Sports Publications
Topic: RSS FeedThe bears and bulls of this summer's market
Sporting News, The, Sept 1, 1997 by Dave D'Alessandro
The free-agent market marks the completion of its second month this week, and what have we learned?
Just this: It hasn't exactly been the unnoticeable blip on the league's salary structure that we all anticipated. But it hasn't been the percussion grenade that went off last summer, either.
Still, an old NBA verity has held true: It takes only one team to fall in love with a player and subsequently overpay him. The result is a pay scale that has maintained a slow but discernible ascent to levels that make franchise owners very, very anxious.
It effect on the players themselves is equally disconcerting, particularly those left out of this summer's narrowing circle of opportunity. Players such as these feel like rhinos in a petting zoo -- restless young men who strive to reach that rarefied financial atmosphere where superstars reside yet are left to settle for far less than the established market value.
As of last Sunday, 35 free agents had resigned with their teams, and 18 others had found employment on another. And numerous others have been left to wonder whether the market has closed. Here's what the free-agent summer of '97 has yielded so far:
The winners
Bobby Phills. He's not the scorer you want at his position, but the Hornets thought him worthy of $32.4 million over seven years. We can envision him being a success in Charlotte -- as soon as we vanquish our recurring mental image of John Starks ripping him apart each time they meet.
James Robinson. Below-average player, better-than-average contract (five years, $10 million). It figures the Clippers were the ones to make this deal. He still has to beat out Darrick Martin for the starting job, but coach Bill Fitch maintains, "He is ready to bloom." But robinson wasn't even ready to outplay Terry Porter for ninth-man duty in Minnesota.

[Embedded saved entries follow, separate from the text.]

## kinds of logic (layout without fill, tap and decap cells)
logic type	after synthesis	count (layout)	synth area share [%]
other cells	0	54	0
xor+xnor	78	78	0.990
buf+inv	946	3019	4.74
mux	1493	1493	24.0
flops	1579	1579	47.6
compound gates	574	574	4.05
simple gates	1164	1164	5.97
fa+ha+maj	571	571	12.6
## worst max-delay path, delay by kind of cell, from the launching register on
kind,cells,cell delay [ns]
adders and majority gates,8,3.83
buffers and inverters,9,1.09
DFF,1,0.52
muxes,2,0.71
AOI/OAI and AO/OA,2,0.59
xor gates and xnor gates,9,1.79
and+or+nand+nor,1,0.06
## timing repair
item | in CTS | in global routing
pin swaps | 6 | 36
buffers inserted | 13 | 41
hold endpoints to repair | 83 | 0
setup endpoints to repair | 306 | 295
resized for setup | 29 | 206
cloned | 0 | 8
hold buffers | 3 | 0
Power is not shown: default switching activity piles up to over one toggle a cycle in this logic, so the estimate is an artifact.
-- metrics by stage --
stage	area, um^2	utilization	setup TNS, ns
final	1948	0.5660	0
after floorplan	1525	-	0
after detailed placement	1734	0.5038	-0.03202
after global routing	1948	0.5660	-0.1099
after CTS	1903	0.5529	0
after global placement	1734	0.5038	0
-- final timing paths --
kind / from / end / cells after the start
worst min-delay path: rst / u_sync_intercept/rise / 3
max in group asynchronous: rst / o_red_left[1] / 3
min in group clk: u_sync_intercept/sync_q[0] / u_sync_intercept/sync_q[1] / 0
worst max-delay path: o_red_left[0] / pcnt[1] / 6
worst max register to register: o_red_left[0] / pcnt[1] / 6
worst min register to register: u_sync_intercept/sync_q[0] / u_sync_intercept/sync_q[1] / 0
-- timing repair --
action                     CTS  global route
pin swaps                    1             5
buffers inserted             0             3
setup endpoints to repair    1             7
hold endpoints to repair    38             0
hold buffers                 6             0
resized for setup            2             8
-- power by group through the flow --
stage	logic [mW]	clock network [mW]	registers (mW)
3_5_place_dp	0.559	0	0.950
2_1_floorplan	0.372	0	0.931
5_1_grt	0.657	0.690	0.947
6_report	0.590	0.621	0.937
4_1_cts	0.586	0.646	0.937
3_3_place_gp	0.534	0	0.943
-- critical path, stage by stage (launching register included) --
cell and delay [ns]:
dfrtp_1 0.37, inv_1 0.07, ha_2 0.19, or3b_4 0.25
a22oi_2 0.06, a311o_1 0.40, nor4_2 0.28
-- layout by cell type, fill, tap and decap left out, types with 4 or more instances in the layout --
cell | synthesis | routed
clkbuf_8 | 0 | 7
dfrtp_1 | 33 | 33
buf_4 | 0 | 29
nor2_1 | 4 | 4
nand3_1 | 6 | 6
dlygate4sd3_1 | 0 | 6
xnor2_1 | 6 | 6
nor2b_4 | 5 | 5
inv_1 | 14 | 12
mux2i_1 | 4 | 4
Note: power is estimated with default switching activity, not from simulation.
File: config.mk
export PLATFORM = sky130hd
export DESIGN_NAME = arf_err_stat
export DESIGN_NICKNAME = d
export VERILOG_FILES = /design/src/rtl/arf_err_stat.sv
export SDC_FILE = /design/constraint.sdc
export NUM_CORES = 2
export LEC_CHECK = 0
export CAP_MARGIN = 10
export CORE_MARGIN = 8
export CORE_UTILIZATION = 35
export CTS_BUF_LIST = sky130_fd_sc_hd__clkbuf_2 sky130_fd_sc_hd__clkbuf_4 sky130_fd_sc_hd__clkbuf_8
export DETAILED_ROUTE_END_ITERATION = 8
export RECOVER_POWER = 100
export SLEW_MARGIN = 5
export SYNTH_ARGS = -nofsm -noshare
export SYNTH_HDL_FRONTEND = slang
export SYNTH_SLANG_ARGS = --single-unit
File: constraint.sdc
create_clock -name clk -period 5.9 [get_ports clk]
set_input_delay 0.59 -clock clk [delete_from_list [all_inputs] [get_ports clk]]
set_output_delay 0.59 -clock clk [all_outputs]
set_load 0.005 [all_outputs]
File: src/rtl/arf_err_stat.sv
// rtl/arf_err_stat.sv - var-vs-acc filter error statistics: signed error sums and peak |error| per run
// Optional squared-error sums are built when ARF_SQERR_EN is defined.
module arf_err_stat #(
    parameter int N_SAMPLES = 256,
    parameter int ACC_W     = 80
) (
    input  logic                    clk,
    input  logic                    rst,
    input  logic                    start,
    input  logic                    in_valid,
    output logic                    in_ready,
    input  logic [63:0]             out_27_var,
    input  logic [63:0]             out_27_acc,
    input  logic [63:0]             out_28_var,
    input  logic [63:0]             out_28_acc,
    output logic signed [ACC_W-1:0] sum_err_27,
    output logic signed [ACC_W-1:0] sum_err_28,
    output logic [64:0]             max_abs_27,
    output logic [64:0]             max_abs_28,
    output logic [15:0]             sample_cnt,
    output logic                    busy,
    output logic                    done
`ifdef ARF_SQERR_EN
    ,
    output logic [79:0]             sq_err_27,
    output logic [79:0]             sq_err_28
`endif
);
    typedef enum logic [1:0] {S_IDLE, S_ACC, S_DRAIN, S_DONE} state_t;

    localparam logic [15:0] LAST_CNT = 16'(N_SAMPLES - 1);

    state_t             state_q;
    logic               drain_q;
    logic               in_ready_q, busy_q, done_q;
    logic [15:0]        cnt_q;
    logic               v1_q;
    logic [64:0]        diff27_q, diff28_q;
    logic [64:0]        diff27_d, diff28_d;
    logic [64:0]        abs27_d, abs28_d;
    logic [ACC_W-1:0]   sum27_q, sum28_q, sum27_d, sum28_d;
    logic [64:0]        max27_q, max28_q;
    logic               accept, last_accept, start_go;

    assign accept      = in_valid && in_ready_q;
    assign last_accept = accept && (cnt_q == LAST_CNT);
    assign start_go    = start && (state_q == S_IDLE || state_q == S_DONE);

    // Sign-extend before subtracting so the full 65-bit difference is exact.
    assign diff27_d = {out_27_var[63], out_27_var} - {out_27_acc[63], out_27_acc};
    assign diff28_d = {out_28_var[63], out_28_var} - {out_28_acc[63], out_28_acc};
    assign abs27_d  = diff27_q[64] ? (~diff27_q + 65'd1) : diff27_q;
    assign abs28_d  = diff28_q[64] ? (~diff28_q + 65'd1) : diff28_q;
    assign sum27_d  = sum27_q + {{(ACC_W-65){diff27_q[64]}}, diff27_q};
    assign sum28_d  = sum28_q + {{(ACC_W-65){diff28_q[64]}}, diff28_q};

    always_ff @(posedge clk) begin
        if (rst) begin
            state_q    <= S_IDLE;
            drain_q    <= 1'b0;
            in_ready_q <= 1'b0;
            busy_q     <= 1'b0;
            done_q     <= 1'b0;
        end else begin
            case (state_q)
                S_IDLE, S_DONE: if (start) begin
                    state_q    <= S_ACC;
                    in_ready_q <= 1'b1;
                    busy_q     <= 1'b1;
                    done_q     <= 1'b0;
                end
                S_ACC: if (last_accept) begin
                    state_q    <= S_DRAIN;
                    in_ready_q <= 1'b0;
                    drain_q    <= 1'b0;
                end
                S_DRAIN: begin
                    // Two drain cycles let the last sample clear both pipeline stages.
                    if (drain_q) begin
                        state_q <= S_DONE;
                        busy_q  <= 1'b0;
                        done_q  <= 1'b1;
                    end else begin
                        drain_q <= 1'b1;
                    end
                end
                default: state_q <= S_IDLE;
            endcase
        end
    end

    always_ff @(posedge clk) begin
        if (rst) begin
            cnt_q    <= '0;
            v1_q     <= 1'b0;
            diff27_q <= '0;
            diff28_q <= '0;
            sum27_q  <= '0;
            sum28_q  <= '0;
            max27_q  <= '0;
            max28_q  <= '0;
        end else begin
            v1_q <= accept;
            if (accept) begin
                diff27_q <= diff27_d;
                diff28_q <= diff28_d;
            end
            if (start_go) begin
                cnt_q   <= '0;
                sum27_q <= '0;
                sum28_q <= '0;
                max27_q <= '0;
                max28_q <= '0;
            end else begin
                if (accept) cnt_q <= cnt_q + 16'd1;
                if (v1_q) begin
                    sum27_q <= sum27_d;
                    sum28_q <= sum28_d;
                    if (abs27_d > max27_q) max27_q <= abs27_d;
                    if (abs28_d > max28_q) max28_q <= abs28_d;
                end
            end
        end
    end

`ifdef ARF_SQERR_EN
    logic [79:0] sq27_q, sq28_q;

    function automatic logic [63:0] sq_sat(input logic [64:0] d);
        logic [31:0] mag;
        if (!d[64] && d[63:31] != '0)     mag = 32'h7FFF_FFFF;
        else if (d[64] && d[63:31] != '1) mag = 32'h8000_0000;
        else if (d[64])                   mag = ~d[31:0] + 32'd1;
        else                              mag = d[31:0];
        return {32'b0, mag} * {32'b0, mag};
    endfunction

    always_ff @(posedge clk) begin
        if (rst || start_go) begin
            sq27_q <= '0;
            sq28_q <= '0;
        end else if (v1_q) begin
            sq27_q <= sq27_q + {16'b0, sq_sat(diff27_q)};
            sq28_q <= sq28_q + {16'b0, sq_sat(diff28_q)};
        end
    end

    assign sq_err_27 = sq27_q;
    assign sq_err_28 = sq28_q;
`endif

    assign in_ready   = in_ready_q;
    assign busy       = busy_q;
    assign done       = done_q;
    assign sample_cnt = cnt_q;
    assign sum_err_27 = sum27_q;
    assign sum_err_28 = sum28_q;
    assign max_abs_27 = max27_q;
    assign max_abs_28 = max28_q;
endmodule

==> impl_metrics.env <==
export IMPL_required_ns=6.52
export IMPL_drt_total_wl_um=166000
export IMPL_critical_path_class="reg2reg"
export IMPL_slew_viol_final=363
export IMPL_hold_class="in2reg"
export IMPL_violations="capacitance limit, slew limit"
export IMPL_clock_latency_ns=0.75
export IMPL_nets=6343
export IMPL_crit_path_start_kind="register"
export IMPL_route_vias_total=40700
export IMPL_r2r_start="diff28_q[21]"
export IMPL_cts_buffers_inserted=86
export IMPL_numPortBuffers=568
export IMPL_tightest_slew_ns=2.73
export IMPL_ant_nets=0
export IMPL_cellPowerDensity_nw_per_um2=258
export IMPL_syn_inst=5159
export IMPL_drc=0
export IMPL_dp_cells=7038
export IMPL_finalHoldViolCount=0
export IMPL_r2r_end="max_abs_28[1]"
export IMPL_grt_pass1_vias=38100
export IMPL_yosys_area_top_type="dfxtp_1"
export IMPL_fin_cells=7217
export IMPL_maxCapViolations=8
export IMPL_cts_htree_levels=3
export IMPL_die_w_um=349
export IMPL_slew_headroom_pct=-81.9
export IMPL_ioPinCount=569
export IMPL_synthFlopType="dfxtp_1"
export IMPL_design_area_um2=48300
export IMPL_ys_types=87
export IMPL_synth_top_area_share_pct=22.9
export IMPL_r2r_slack_ns=0.16
export IMPL_syn_nets=5844
export IMPL_hold_depth=2
export IMPL_hpwl_um=133000
export IMPL_area_growth_pct=24.6
export IMPL_wl_per_cell_um=23.0
export IMPL_setup_violations=0
export IMPL_final_layout_size_suffix_gt1_share_pct=5.75
export IMPL_grt_pass1_wl_um=244000
export IMPL_drt_initial_drc_count=3749
export IMPL_synthArstFlopShare_pct=0
export IMPL_utilization_pct=43.8
export IMPL_period_share_pct=97.3
export IMPL_hp_start="rst"
export IMPL_cts_max_path_buffers=3
export IMPL_worstPathArrival_ns=6.37
export IMPL_setup_slack_ns=0.157
export IMPL_synth_warnings=0
export IMPL_clkTransAtPathRegs_ns=0.06
export IMPL_via_per_inst=5.64
export IMPL_pre_cts_slack_ns=-0.216
export IMPL_layout_min_cycle_time_ns=5.74
export IMPL_finClkSkew_ns=0.0574
export IMPL_cts_tree="built"
export IMPL_yosysSeqAreaShare_pct=22.9
export IMPL_worst_setup_path_end_kind="register"
export IMPL_grtUsageTotal_pct=25.6
export IMPL_fp_row_count=122
export IMPL_leakage_nw=21.0
export IMPL_dieArea_um2=122000
export IMPL_rr_worst_depth=22
export IMPL_die_h_um=349
export IMPL_grt_max_degree=83
export IMPL_cp_max_fo=16
export IMPL_gp_congestion=0.963
export IMPL_start_util_pct=35.2
export IMPL_dr_pass1_iters=6
export IMPL_avgSynthCellArea_um2=7.51
export IMPL_gr_total_overflow=0
export IMPL_hold_buffers=0
export IMPL_place_area_um2=46100
export IMPL_synth_area_leaders="dfxtp_1, ha_1, a21oi_1"
export IMPL_clock_root_buffer="clkbuf_8"
export IMPL_max_clock_freq_mhz=174
export IMPL_antenna_found_initial=12
export IMPL_status="complete, but fails checks"
export IMPL_whs_endpoint="in_ready"
export IMPL_cts_sinks=443
export IMPL_synth_enable_flop_cells=0
export IMPL_ir_drop_mv=0.142
export IMPL_coreArea_um2=110000
export IMPL_synthesis_area_um2=38800
export IMPL_ys_seq_elements=443
## kinds of logic after synthesis
logic type,after synthesis,share of synthesized area (%)
flip-flops,443,22.9
XOR/XNOR,381,8.61
multiplexers,93,2.41
AO/OA/AOI/OAI,1641,27.2
adder cells (fa/ha/maj),425,13.8
buffers and inverters,620,6.05
AND/OR/NAND/NOR,1556,19.1
## placed cells by master (no fill, tap or decap), types with 34 or more instances in the layout
cell             instances
nand2_1                515
a21oi_1                480
dfxtp_1                441
ha_1                   421
nor2_1                 361
inv_1                  354
o21ai_0                343
dlygate4sd3_1          311
xnor2_1                266
clkdlybuf4s50_1        256
a21o_1                 241
nand3_1                190
o31ai_1                156
nand4_1                131
xor2_1                 114
clkbuf_8               110
mux2i_1                 92
buf_4                   81
nor3_1                  63
o21bai_1                59
a211oi_1                52
or3_1                   43
o21a_1                  41
nand2b_1                38
nor2b_1                 34
## worst max-delay path, stage by stage (launching register included)
cell	delay, ns
dfxtp_1	0.31
or4_4	0.56
or4_4	0.45
nand4b_1	0.30
nor4_4	0.38
nand3_2	0.15
or3_4	0.40
o31ai_4	0.20
xnor2_1	0.12
ha_1	0.31
nand3_1	0.13
nor4_2	0.32
clkbuf_1	0.17
nand4_1	0.16
or3_1	0.38
o32a_1	0.18
o2111ai_1	0.13
nor2_1	0.11
a211oi_4	0.24
buf_6	0.22
buf_6	0.23
nand3_1	0.11
o31ai_1	0.10
## layer usage
metal | vias up | part of all wire [%] | track usage (%)
met4 | 8 | 3.2 | 8.10
met5 | - | 0.031 | 0
li1 | 19700 | - | -
met3 | 229 | 8.5 | 5.03
met2 | 1555 | 41 | 37.2
met1 | 19300 | 47 | 37.6
## what timing repair did
item,CTS,global route
setup buffers,4,10
resized for setup,5,22
pin swaps,2,14
gates cloned,2,4
setup endpoints to repair,105,130
## cell type report
class                           count  area (um^2)
Multi-Input combinational cell   4096        27700
Fill cell                       11300        61900
Antenna cell                        9         22.5
Sequential cell                   443         8870
Clock inverter                     15          129
Clock buffer                      135         1700
Inverter                          356         1340
Tap cell                         1488         1860
Timing Repair Buffer              675         6640
## synth_stat cells, types with 21 or more instances
library cell and number:
nand2_1 517, a21oi_1 482, dfxtp_1 443, ha_1 421, nor2_1 364, inv_1 354
o21ai_0 341, xnor2_1 267, clkbuf_1 242, a21o_1 241, nand3_1 191, o31ai_1 158
nand4_1 131, xor2_1 114, mux2i_1 92, nor3_1 64, o21bai_1 59, a211oi_1 53
or3_1 47, o21a_1 41, nand2b_1 38, nor2b_1 34, a31oi_1 31, nor4_1 30
o211ai_1 26, and3_1 25, o41ai_1 22, and2_1 21
## through the flow
stage	hold WS [ns]	power [mW]	setup TNS (ns)
floorplan	0.459	6.89	0
global placement	0.470	8.80	-0.884
detailed placement	0.479	8.83	-7.36
CTS	0.313	12.3	0
global route	0.359	13.2	-0.182
finish	0.378	12.5	0
## how the worst max path moves through the flow
stage	cells after the start	from	slack, ns	endpoint
6_report	22	diff28_q[21]	0.16	max_abs_28[1]
3_3_place_gp	21	diff27_q[3]	-0.07	max_abs_27[7]
5_1_grt	21	diff27_q[3]	-0.03	max_abs_27[27]
3_5_place_dp	21	diff27_q[30]	-0.22	max_abs_27[4]
2_1_floorplan	20	diff27_q[49]	0.28	max_abs_27[13]
4_1_cts	22	diff28_q[21]	0.004	max_abs_28[13]
## registers in the layout, summed over array words and instances, names as in the netlist
name and cells:
sum_err_27 80, sum_err_28 80, diff27_q 65, diff28_q 65, max_abs_27 65, max_abs_28 65
sample_cnt 16, state_q 2, busy 1, done 1, drain_q 1, in_ready 1
v1_q 1
## report_power, final
part	leakage (nW)	internal, mW	switching [mW]
sequential	3.58	3.17	0.347
combinational	16.4	2.15	3.41
clock	0.969	1.87	1.51
total	21.0	7.19	5.27
Power figures use the tool's default switching activity.
File: src/rtl/div_seq_4ch.sv
// Four-channel round-robin scheduler in front of the shared iterative weight divider.
// Latches the winner's operands, sequences div_en through load/run/gap/commit, and publishes the result.
module div_seq_4ch #(
  parameter int LOAD_CYC = 2,
  parameter int RUN_CYC  = 33,
  parameter int GAP_CYC  = 2
) (
  input  logic         clk,
  input  logic         rst,
  input  logic [3:0]   req,
  output logic [3:0]   ack,
  input  logic [115:0] dividend_in,
  input  logic [115:0] divisor_in,
  input  logic [63:0]  weight_pre_in,
  output logic [28:0]  div_dividend,
  output logic [28:0]  div_divisor,
  output logic [15:0]  div_weight_pre,
  output logic         div_en,
  input  logic [15:0]  div_result,
  output logic [63:0]  weight,
  output logic [3:0]   weight_vld,
  output logic [3:0]   div0_err,
  output logic         busy
);

  localparam logic [2:0] IDLE    = 3'd0;
  localparam logic [2:0] LOAD    = 3'd1;
  localparam logic [2:0] RUN     = 3'd2;
  localparam logic [2:0] GAP     = 3'd3;
  localparam logic [2:0] COMMIT  = 3'd4;
  localparam logic [2:0] CAPTURE = 3'd5;

  localparam int MAX_LG  = (LOAD_CYC > GAP_CYC) ? LOAD_CYC : GAP_CYC;
  localparam int MAX_CYC = (RUN_CYC > MAX_LG) ? RUN_CYC : MAX_LG;
  localparam int CNT_W   = $clog2(MAX_CYC + 1);

  logic [2:0]       state;
  logic [CNT_W-1:0] cnt;
  logic [1:0]       rr;
  logic [1:0]       ch;
  logic             zero_div;
  logic             gnt_vld;
  logic [1:0]       gnt;
  logic [1:0]       idx;

  // Scan from highest offset down so the first set bit at/after rr wins.
  always_comb begin
    gnt_vld = 1'b0;
    gnt     = rr;
    idx     = rr;
    for (int i = 3; i >= 0; i--) begin
      idx = rr + 2'(i);
      if (req[idx]) begin
        gnt_vld = 1'b1;
        gnt     = idx;
      end
    end
  end

  assign div_en = (state == RUN) || (state == COMMIT);
  assign busy   = (state != IDLE);

  always_ff @(posedge clk or posedge rst) begin
    if (rst) begin
      state          <= IDLE;
      cnt            <= '0;
      rr             <= 2'd0;
      ch             <= 2'd0;
      zero_div       <= 1'b0;
      ack            <= 4'b0;
      div_dividend   <= '0;
      div_divisor    <= '0;
      div_weight_pre <= '0;
      weight         <= '0;
      weight_vld     <= 4'b0;
      div0_err       <= 4'b0;
    end else begin
      ack        <= 4'b0;
      weight_vld <= 4'b0;
      case (state)
        IDLE: begin
          if (gnt_vld) begin
            ack[gnt]       <= 1'b1;
            ch             <= gnt;
            rr             <= gnt + 2'd1;
            div_dividend   <= dividend_in[29*gnt +: 29];
            div_divisor    <= divisor_in[29*gnt +: 29];
            div_weight_pre <= weight_pre_in[16*gnt +: 16];
            // A zero divisor bypasses the divider and republishes weight_pre.
            if (divisor_in[29*gnt +: 29] == 29'd0) begin
              zero_div      <= 1'b1;
              div0_err[gnt] <= 1'b1;
              state         <= CAPTURE;
            end else begin
              zero_div <= 1'b0;
              state    <= LOAD;
              cnt      <= CNT_W'(LOAD_CYC);
            end
          end
        end
        // The ack cycle plus LOAD_CYC further low-enable cycles.
        LOAD: begin
          if (cnt == '0) begin
            state <= RUN;
            cnt   <= CNT_W'(RUN_CYC - 1);
          end else begin
            cnt <= cnt - 1'b1;
          end
        end
        RUN: begin
          if (cnt == '0) begin
            state <= GAP;
            cnt   <= CNT_W'(GAP_CYC - 1);
          end else begin
            cnt <= cnt - 1'b1;
          end
        end
        GAP: begin
          if (cnt == '0) begin
            state <= COMMIT;
          end else begin
            cnt <= cnt - 1'b1;
          end
        end
        COMMIT: begin
          state <= CAPTURE;
        end
        CAPTURE: begin
          weight[16*ch +: 16] <= zero_div ? div_weight_pre : div_result;
          weight_vld[ch]      <= 1'b1;
          state               <= IDLE;
        end
        default: begin
          state <= IDLE;
        end
      endcase
    end
  end

endmodule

Erick Strickland. Six months ago, he was unemployed. Just 28 games later, he has a six-year, $14.4 million contract with the Mavericks. Never doubt that America is the land of opportunity.
Chris Mills. Boston cleared out additional cap room by moving Eric Williams to Denver. That created a windfall for Mills projected at $26.1 million over six years after Cleveland opted not to engage in a bidding war. The losers here are the Hawks and Warriors, who had only their $1 million exception to offer. (Teams over the cap have the option to spend an extra million outside the cap. They can use this option three times in a six-year span -- never in consecutive years -- and can use the money on more than one player.)
Brian Grant. The Kings upped their offer from $42 million to $48 million over seven years, knowing there was interest from Portland, Detroit and Cleveland. But Portland countered with a seven-year, $63 million offer that Grant signed last Saturday. Not bad for a guy who was limited to 24 games last season because of a shoulder injury.
Rik Smits, Vlade Divac. They are not to become free agents until next summer. but in the aftermath of the six-year, $65 million deal signed by Bryant Reeves, listen closely and you can hear these two laughing their heads off.
Anybody named Williams. A year after being shut out of the picture, Brian Williams got $45 million from Detroit. A year after mistakenly opting out and playing for the minimum, Walt Williams got $25 million from Toronto. And, despite getting multiyear offers elsewhere, Hot Rod Williams settled for a one-year, $3.5 million deal from Phoenix, with the understanding wink-wink) that he would be rewarded next summer for his patience.
The losers
Terry Mills. The Pistons offered him a choice: one year at $3 million or three years at $8.2 million. He settled for two years at a total of $2.2 from Miami. OK, it was a pride/principle thing. He's 30, he's coming off his best year, and he expected more from the Pistons. His only miscalculation was a failure to recognize that he is a one-dimensional player who few wanted to take on. That might have something to do with him being 20 pounds overweight since his knee surgery in May.
Nick Anderson. Another good soldier, probably on the downside of his career, with an outrageously inflated opinion of himself. The Magic have offered $16 million over four years with another $9 million in incentives. No word on whether those stat targets include shooting 40 percent from the floor and 45 percent at the line, neither of which he was able to do last year. He says he deserves Phills-type money. Doesn't work that way -- not when there's nobody else bidding for your services.
Howard Eisley. It's hard to criticize a guy who chooses winning over money, but you wonder whether the Jazz took advantage of him. He could have done a lot better financially and become a starter had he sought another address -- with the Nuggets or the Clippers, to name two -- but he chose to remain a 13-minute-per-game reserve on a team that has the best point guard in the league and first-round draft pick that also plays his position. The payoff: $4 million over three seasons.
Chris Dudley. Guess they don't teach finance at Yale: He opted out of a Portland contract that was to pay him $13 million over the next three years to sign for the minimum -- with Portland, again. This is in anticipation of a trade to New York, but the league is holding it up as it looks into his free-agent status for next year.